Problem requirements
Only one span of the listing below is wanted: the lines from the one with "final: 3.77 / 0.513" through the one with "(Power assumes the", reproduced exactly, both ends kept.

Start of Block

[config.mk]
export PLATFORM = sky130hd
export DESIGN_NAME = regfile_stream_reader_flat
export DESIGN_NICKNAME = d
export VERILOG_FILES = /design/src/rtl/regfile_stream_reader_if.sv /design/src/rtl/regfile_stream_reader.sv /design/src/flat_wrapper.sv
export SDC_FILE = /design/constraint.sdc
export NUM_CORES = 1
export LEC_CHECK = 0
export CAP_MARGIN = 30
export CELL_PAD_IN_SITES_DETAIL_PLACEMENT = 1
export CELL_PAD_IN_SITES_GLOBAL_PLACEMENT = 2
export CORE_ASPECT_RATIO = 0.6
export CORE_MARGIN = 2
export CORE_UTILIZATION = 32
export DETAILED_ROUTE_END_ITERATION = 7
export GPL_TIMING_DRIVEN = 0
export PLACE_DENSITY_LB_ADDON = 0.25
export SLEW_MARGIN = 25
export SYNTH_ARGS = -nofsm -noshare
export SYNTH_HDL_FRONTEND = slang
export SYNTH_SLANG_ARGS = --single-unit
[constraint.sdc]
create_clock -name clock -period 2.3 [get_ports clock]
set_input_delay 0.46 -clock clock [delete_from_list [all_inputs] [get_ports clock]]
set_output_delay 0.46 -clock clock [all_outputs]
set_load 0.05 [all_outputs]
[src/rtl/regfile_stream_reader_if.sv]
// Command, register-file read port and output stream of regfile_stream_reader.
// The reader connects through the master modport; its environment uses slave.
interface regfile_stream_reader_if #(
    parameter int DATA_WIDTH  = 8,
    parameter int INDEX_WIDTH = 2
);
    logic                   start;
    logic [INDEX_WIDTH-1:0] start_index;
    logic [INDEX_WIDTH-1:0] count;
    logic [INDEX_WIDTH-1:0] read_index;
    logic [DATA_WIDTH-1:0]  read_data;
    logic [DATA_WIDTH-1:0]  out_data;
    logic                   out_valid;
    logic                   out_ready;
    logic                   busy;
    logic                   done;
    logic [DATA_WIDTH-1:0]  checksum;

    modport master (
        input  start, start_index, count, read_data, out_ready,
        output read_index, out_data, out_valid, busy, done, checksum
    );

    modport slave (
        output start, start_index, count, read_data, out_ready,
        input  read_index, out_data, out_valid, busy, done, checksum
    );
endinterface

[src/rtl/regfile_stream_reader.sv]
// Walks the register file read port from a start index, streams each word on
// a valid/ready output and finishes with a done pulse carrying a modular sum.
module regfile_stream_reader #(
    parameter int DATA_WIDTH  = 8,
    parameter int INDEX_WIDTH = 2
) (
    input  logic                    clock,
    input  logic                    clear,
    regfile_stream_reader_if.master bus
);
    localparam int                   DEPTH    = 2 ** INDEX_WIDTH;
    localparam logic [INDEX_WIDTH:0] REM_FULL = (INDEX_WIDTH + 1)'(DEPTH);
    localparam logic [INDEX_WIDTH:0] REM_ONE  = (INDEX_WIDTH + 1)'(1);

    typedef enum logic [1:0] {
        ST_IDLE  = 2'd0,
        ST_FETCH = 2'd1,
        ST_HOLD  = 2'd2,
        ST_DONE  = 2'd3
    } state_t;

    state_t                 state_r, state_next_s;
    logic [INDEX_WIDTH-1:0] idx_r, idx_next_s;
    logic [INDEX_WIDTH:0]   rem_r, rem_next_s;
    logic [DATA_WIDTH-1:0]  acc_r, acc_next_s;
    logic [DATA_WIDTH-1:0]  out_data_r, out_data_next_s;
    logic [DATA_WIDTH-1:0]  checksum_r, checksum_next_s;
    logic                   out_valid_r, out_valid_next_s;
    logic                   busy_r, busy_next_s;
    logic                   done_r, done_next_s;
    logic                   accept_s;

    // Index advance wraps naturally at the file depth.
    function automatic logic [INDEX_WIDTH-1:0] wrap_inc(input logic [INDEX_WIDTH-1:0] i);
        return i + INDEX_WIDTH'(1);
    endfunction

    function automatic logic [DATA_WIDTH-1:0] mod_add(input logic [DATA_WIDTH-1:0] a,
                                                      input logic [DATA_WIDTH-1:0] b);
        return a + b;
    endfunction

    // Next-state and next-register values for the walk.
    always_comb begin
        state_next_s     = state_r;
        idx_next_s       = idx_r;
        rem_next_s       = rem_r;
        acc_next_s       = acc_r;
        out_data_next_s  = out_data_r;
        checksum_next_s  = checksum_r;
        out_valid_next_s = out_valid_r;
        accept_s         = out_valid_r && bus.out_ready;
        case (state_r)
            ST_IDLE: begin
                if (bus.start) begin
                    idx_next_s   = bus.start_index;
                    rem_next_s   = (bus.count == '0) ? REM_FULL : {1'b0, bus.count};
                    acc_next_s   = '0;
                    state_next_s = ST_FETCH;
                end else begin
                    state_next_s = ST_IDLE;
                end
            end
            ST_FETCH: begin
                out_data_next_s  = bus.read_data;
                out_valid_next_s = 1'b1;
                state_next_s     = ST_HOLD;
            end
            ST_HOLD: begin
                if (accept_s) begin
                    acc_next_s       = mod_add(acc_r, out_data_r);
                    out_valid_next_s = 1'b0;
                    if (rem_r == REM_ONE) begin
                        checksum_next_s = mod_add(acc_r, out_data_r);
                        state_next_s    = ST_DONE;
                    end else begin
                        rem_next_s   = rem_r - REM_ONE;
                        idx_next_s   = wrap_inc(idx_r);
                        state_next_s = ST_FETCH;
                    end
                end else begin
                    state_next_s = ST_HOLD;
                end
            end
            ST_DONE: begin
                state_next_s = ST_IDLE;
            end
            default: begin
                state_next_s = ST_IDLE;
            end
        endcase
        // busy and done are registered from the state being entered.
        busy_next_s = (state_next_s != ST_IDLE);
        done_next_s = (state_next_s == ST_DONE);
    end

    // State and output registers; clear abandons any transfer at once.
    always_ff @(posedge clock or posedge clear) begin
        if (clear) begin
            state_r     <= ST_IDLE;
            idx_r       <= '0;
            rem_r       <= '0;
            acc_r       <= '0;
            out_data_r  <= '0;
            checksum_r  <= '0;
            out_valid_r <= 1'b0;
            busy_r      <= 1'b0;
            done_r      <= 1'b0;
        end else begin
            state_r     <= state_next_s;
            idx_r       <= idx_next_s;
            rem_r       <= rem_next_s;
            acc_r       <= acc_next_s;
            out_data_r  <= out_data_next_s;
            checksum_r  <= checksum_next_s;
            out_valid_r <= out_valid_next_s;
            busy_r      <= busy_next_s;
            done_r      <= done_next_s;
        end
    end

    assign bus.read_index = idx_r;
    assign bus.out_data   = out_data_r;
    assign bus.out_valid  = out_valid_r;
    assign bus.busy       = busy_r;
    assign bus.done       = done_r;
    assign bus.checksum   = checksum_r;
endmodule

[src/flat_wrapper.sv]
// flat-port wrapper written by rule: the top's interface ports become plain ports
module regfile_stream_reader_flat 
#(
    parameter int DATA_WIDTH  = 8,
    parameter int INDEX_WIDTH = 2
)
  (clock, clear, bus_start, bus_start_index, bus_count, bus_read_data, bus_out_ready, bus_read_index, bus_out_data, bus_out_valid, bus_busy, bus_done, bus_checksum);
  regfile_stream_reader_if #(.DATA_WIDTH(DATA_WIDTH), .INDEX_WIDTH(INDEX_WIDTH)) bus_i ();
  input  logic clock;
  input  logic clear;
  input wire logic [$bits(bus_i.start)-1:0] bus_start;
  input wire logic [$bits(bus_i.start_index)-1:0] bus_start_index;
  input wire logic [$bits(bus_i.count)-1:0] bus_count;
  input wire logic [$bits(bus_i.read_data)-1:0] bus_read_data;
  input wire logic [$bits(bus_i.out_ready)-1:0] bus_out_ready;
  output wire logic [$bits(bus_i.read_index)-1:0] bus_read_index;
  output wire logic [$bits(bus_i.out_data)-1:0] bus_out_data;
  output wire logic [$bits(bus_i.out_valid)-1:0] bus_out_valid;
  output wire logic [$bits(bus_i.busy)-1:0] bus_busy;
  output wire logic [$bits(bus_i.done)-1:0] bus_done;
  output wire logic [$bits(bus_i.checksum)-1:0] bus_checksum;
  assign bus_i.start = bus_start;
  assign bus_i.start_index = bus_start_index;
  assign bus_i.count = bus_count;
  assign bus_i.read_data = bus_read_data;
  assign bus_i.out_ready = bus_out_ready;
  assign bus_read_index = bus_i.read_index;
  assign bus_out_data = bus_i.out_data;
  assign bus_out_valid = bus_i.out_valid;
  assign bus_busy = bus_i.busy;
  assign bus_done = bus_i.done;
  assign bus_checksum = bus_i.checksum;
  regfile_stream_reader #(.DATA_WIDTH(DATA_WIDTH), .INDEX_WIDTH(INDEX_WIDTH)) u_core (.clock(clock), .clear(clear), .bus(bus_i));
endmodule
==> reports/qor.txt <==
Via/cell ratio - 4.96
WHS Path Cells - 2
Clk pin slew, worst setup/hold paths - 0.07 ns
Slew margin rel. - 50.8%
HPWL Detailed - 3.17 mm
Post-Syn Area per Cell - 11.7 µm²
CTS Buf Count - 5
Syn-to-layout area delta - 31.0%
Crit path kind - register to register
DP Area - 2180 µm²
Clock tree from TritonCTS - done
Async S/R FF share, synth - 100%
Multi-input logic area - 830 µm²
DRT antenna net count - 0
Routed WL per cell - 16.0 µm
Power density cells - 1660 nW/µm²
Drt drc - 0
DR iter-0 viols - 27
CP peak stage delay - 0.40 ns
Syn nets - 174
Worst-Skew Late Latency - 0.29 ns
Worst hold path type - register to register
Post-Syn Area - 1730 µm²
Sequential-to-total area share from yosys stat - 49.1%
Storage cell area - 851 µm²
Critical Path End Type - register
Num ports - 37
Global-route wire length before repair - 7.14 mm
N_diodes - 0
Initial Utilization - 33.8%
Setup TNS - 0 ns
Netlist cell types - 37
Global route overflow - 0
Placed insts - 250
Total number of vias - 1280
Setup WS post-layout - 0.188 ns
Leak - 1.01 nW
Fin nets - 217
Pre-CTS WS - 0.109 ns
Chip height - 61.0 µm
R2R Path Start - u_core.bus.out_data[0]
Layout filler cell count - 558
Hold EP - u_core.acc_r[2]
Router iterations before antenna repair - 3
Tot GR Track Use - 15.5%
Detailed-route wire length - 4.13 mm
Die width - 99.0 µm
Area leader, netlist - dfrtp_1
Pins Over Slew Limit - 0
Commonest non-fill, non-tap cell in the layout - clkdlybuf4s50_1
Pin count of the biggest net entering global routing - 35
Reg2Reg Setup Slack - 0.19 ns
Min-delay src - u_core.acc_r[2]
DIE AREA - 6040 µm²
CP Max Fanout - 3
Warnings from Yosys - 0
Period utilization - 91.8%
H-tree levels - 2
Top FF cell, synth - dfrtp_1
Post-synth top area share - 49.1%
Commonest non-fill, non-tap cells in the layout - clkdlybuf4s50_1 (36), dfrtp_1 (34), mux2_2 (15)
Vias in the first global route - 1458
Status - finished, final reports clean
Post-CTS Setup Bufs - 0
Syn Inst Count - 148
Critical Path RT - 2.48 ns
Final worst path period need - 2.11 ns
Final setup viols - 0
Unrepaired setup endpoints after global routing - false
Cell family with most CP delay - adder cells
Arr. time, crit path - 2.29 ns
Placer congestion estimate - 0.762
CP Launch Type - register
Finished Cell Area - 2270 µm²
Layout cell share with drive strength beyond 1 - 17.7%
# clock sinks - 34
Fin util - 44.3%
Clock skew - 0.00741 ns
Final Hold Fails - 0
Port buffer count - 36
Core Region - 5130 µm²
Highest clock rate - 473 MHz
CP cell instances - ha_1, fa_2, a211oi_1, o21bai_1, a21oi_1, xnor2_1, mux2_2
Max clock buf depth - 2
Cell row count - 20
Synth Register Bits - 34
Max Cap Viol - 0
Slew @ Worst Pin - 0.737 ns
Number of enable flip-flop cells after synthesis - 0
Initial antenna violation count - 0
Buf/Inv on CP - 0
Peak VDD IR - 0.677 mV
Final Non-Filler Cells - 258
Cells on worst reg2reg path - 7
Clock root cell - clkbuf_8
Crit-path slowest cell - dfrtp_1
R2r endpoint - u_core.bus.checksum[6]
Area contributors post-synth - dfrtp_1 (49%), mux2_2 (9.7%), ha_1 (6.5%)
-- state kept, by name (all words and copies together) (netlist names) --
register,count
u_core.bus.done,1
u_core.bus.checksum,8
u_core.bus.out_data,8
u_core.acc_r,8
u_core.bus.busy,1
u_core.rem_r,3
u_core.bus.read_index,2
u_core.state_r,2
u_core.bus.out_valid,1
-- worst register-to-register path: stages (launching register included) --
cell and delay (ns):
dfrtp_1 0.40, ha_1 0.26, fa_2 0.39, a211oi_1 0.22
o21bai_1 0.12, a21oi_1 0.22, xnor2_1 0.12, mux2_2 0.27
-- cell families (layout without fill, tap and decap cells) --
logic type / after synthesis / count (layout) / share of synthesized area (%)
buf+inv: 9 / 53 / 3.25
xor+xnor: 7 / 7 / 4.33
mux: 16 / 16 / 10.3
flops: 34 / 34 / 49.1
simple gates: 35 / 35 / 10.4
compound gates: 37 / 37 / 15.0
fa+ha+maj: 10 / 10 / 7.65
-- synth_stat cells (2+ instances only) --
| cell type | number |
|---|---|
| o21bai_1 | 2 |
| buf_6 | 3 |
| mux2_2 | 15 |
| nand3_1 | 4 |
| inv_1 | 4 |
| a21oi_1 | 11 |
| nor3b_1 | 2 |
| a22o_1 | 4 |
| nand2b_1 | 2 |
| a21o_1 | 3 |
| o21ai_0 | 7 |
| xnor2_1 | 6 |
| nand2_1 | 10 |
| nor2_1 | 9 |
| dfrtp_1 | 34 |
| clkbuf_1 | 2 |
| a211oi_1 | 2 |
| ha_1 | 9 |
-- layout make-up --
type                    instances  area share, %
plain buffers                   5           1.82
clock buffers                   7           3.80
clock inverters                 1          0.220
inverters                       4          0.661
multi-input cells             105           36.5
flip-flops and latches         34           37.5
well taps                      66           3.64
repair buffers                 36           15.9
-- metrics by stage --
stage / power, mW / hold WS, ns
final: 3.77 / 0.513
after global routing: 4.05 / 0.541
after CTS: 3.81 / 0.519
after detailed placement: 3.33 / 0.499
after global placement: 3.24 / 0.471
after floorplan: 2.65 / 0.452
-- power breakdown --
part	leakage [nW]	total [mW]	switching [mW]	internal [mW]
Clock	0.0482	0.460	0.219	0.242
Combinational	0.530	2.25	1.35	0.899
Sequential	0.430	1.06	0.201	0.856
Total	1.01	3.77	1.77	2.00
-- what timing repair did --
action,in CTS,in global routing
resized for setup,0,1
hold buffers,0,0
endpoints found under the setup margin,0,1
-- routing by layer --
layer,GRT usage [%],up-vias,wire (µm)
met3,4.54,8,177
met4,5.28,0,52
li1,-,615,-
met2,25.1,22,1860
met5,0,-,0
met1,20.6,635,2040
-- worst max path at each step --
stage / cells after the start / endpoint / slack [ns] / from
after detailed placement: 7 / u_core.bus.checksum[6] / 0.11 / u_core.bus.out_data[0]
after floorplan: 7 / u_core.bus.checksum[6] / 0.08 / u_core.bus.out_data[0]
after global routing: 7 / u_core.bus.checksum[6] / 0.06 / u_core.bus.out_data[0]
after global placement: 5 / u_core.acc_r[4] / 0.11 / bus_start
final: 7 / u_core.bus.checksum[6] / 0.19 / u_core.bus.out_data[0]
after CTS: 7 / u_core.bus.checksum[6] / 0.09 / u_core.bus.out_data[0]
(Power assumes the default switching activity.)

End of Block
Start of Block

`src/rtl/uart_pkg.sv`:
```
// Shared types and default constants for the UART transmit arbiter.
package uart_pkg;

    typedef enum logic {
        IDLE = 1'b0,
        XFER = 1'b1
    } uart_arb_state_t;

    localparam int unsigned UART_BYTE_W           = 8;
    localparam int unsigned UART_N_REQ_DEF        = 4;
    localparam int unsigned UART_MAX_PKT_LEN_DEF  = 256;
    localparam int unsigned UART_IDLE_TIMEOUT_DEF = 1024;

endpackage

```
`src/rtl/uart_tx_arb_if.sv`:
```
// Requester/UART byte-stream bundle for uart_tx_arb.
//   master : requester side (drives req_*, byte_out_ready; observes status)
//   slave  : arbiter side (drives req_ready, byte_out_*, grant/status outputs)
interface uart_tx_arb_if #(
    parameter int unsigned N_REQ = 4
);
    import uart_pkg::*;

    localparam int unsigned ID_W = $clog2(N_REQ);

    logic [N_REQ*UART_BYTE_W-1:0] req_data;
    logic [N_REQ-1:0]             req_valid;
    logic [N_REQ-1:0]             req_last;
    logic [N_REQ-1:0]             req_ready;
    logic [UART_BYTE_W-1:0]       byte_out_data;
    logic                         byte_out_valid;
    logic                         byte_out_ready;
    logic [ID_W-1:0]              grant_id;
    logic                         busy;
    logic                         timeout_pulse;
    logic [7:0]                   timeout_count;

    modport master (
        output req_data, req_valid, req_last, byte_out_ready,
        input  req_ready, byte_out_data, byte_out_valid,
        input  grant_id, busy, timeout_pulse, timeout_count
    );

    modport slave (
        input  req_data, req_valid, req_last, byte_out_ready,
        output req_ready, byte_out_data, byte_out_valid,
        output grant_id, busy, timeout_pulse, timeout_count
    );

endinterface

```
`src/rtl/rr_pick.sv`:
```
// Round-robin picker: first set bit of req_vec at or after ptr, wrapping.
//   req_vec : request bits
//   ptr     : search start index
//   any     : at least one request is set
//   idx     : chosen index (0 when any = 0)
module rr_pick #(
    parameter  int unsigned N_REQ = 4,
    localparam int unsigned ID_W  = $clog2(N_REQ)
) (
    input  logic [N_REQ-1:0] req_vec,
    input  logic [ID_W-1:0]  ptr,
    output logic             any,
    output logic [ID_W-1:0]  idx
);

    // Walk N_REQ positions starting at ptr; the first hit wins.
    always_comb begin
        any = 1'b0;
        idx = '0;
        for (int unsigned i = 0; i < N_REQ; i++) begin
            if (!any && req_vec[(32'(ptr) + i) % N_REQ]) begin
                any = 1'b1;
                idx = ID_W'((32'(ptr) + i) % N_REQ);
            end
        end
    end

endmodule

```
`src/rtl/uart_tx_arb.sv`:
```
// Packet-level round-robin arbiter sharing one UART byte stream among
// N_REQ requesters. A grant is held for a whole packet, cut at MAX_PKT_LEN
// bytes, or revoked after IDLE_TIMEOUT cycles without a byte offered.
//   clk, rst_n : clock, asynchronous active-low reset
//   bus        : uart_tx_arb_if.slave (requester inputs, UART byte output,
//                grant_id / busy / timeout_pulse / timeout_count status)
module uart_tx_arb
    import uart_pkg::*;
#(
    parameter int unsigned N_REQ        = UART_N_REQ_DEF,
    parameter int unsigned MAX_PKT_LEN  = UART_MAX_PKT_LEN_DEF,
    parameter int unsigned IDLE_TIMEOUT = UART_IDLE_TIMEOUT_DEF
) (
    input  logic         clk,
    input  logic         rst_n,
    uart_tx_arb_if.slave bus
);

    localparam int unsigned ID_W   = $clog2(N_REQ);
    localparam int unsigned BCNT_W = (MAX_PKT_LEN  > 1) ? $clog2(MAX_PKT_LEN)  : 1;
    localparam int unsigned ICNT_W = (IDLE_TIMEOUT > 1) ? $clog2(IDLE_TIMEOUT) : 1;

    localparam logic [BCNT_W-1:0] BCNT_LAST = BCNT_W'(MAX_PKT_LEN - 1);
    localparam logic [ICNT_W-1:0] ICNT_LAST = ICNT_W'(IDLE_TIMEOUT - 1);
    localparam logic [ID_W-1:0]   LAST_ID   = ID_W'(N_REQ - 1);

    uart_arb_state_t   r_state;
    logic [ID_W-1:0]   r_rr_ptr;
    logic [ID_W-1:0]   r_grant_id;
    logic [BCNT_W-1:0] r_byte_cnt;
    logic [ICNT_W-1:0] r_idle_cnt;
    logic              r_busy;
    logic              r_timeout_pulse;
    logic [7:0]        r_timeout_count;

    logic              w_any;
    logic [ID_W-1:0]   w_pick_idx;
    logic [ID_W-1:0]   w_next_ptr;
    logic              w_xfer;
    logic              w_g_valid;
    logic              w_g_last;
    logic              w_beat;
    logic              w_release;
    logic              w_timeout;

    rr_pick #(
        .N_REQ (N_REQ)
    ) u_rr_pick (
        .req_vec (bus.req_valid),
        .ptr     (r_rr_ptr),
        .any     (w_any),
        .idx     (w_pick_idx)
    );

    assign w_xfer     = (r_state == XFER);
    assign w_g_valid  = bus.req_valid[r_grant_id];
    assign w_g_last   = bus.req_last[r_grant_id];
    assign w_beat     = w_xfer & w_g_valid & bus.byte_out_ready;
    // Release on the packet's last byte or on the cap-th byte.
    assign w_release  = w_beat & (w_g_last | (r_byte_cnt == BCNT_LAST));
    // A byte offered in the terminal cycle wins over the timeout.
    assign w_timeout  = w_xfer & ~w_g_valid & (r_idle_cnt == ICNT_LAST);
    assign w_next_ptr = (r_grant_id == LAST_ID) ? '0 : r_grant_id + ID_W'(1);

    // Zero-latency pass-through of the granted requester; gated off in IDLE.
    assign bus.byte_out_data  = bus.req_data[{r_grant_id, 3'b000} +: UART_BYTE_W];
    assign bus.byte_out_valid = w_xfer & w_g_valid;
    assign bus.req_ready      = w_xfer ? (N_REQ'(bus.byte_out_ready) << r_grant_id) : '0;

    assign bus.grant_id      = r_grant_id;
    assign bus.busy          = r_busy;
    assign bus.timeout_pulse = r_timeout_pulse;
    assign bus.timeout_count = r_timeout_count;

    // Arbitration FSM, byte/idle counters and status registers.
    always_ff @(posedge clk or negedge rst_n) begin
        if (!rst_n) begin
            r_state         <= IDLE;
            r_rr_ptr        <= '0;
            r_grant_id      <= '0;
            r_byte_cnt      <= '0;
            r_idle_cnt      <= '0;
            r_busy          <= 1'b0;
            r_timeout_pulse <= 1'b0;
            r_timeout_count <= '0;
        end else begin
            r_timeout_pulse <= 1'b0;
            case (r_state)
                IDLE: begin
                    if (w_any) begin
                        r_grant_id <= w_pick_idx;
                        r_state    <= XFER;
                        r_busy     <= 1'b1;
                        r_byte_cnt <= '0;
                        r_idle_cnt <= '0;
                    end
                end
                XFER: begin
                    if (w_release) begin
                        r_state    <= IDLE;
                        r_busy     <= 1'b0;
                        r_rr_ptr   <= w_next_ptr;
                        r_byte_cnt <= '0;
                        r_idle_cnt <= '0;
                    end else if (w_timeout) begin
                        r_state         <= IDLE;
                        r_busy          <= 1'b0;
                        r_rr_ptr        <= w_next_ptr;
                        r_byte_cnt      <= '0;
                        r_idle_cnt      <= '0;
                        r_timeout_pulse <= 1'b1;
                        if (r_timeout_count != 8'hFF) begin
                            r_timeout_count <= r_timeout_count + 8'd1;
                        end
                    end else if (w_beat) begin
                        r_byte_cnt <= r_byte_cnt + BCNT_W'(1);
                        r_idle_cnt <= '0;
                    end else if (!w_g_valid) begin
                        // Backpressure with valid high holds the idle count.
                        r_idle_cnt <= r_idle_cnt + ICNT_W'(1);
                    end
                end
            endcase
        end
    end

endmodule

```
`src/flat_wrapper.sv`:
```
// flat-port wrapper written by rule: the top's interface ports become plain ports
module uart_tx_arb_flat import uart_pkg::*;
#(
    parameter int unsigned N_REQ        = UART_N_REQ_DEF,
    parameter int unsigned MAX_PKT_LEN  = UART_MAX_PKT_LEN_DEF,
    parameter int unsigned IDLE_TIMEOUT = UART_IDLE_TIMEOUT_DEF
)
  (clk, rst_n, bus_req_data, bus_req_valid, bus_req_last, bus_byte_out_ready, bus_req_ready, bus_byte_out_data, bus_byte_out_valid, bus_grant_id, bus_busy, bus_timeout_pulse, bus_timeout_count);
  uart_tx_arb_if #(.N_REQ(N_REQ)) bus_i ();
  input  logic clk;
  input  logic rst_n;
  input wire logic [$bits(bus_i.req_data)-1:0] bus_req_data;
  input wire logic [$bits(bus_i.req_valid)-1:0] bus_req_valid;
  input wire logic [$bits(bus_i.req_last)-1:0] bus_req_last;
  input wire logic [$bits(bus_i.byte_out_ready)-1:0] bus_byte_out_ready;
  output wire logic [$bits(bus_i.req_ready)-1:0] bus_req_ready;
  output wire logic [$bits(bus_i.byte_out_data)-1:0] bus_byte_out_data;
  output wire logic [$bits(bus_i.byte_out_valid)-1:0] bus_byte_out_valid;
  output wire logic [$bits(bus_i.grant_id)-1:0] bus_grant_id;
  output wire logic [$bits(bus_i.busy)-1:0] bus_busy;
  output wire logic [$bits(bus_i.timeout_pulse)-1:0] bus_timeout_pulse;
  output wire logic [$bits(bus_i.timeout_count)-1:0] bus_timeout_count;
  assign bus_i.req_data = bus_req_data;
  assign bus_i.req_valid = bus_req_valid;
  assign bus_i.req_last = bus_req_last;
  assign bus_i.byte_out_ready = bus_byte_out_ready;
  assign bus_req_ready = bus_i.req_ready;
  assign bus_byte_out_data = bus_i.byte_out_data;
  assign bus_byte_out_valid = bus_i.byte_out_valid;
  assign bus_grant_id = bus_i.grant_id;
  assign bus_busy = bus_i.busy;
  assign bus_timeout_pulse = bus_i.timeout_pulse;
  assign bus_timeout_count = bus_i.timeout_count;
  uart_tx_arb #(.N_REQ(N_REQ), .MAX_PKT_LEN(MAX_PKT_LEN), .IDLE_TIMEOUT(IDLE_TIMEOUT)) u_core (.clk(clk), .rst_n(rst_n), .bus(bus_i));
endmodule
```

End of Block

Output of the exercise
final: 3.77 / 0.513
after global routing: 4.05 / 0.541
after CTS: 3.81 / 0.519
after detailed placement: 3.33 / 0.499
after global placement: 3.24 / 0.471
after floorplan: 2.65 / 0.452
-- power breakdown --
part	leakage [nW]	total [mW]	switching [mW]	internal [mW]
Clock	0.0482	0.460	0.219	0.242
Combinational	0.530	2.25	1.35	0.899
Sequential	0.430	1.06	0.201	0.856
Total	1.01	3.77	1.77	2.00
-- what timing repair did --
action,in CTS,in global routing
resized for setup,0,1
hold buffers,0,0
endpoints found under the setup margin,0,1
-- routing by layer --
layer,GRT usage [%],up-vias,wire (µm)
met3,4.54,8,177
met4,5.28,0,52
li1,-,615,-
met2,25.1,22,1860
met5,0,-,0
met1,20.6,635,2040
-- worst max path at each step --
stage / cells after the start / endpoint / slack [ns] / from
after detailed placement: 7 / u_core.bus.checksum[6] / 0.11 / u_core.bus.out_data[0]
after floorplan: 7 / u_core.bus.checksum[6] / 0.08 / u_core.bus.out_data[0]
after global routing: 7 / u_core.bus.checksum[6] / 0.06 / u_core.bus.out_data[0]
after global placement: 5 / u_core.acc_r[4] / 0.11 / bus_start
final: 7 / u_core.bus.checksum[6] / 0.19 / u_core.bus.out_data[0]
after CTS: 7 / u_core.bus.checksum[6] / 0.09 / u_core.bus.out_data[0]
(Power assumes the default switching activity.)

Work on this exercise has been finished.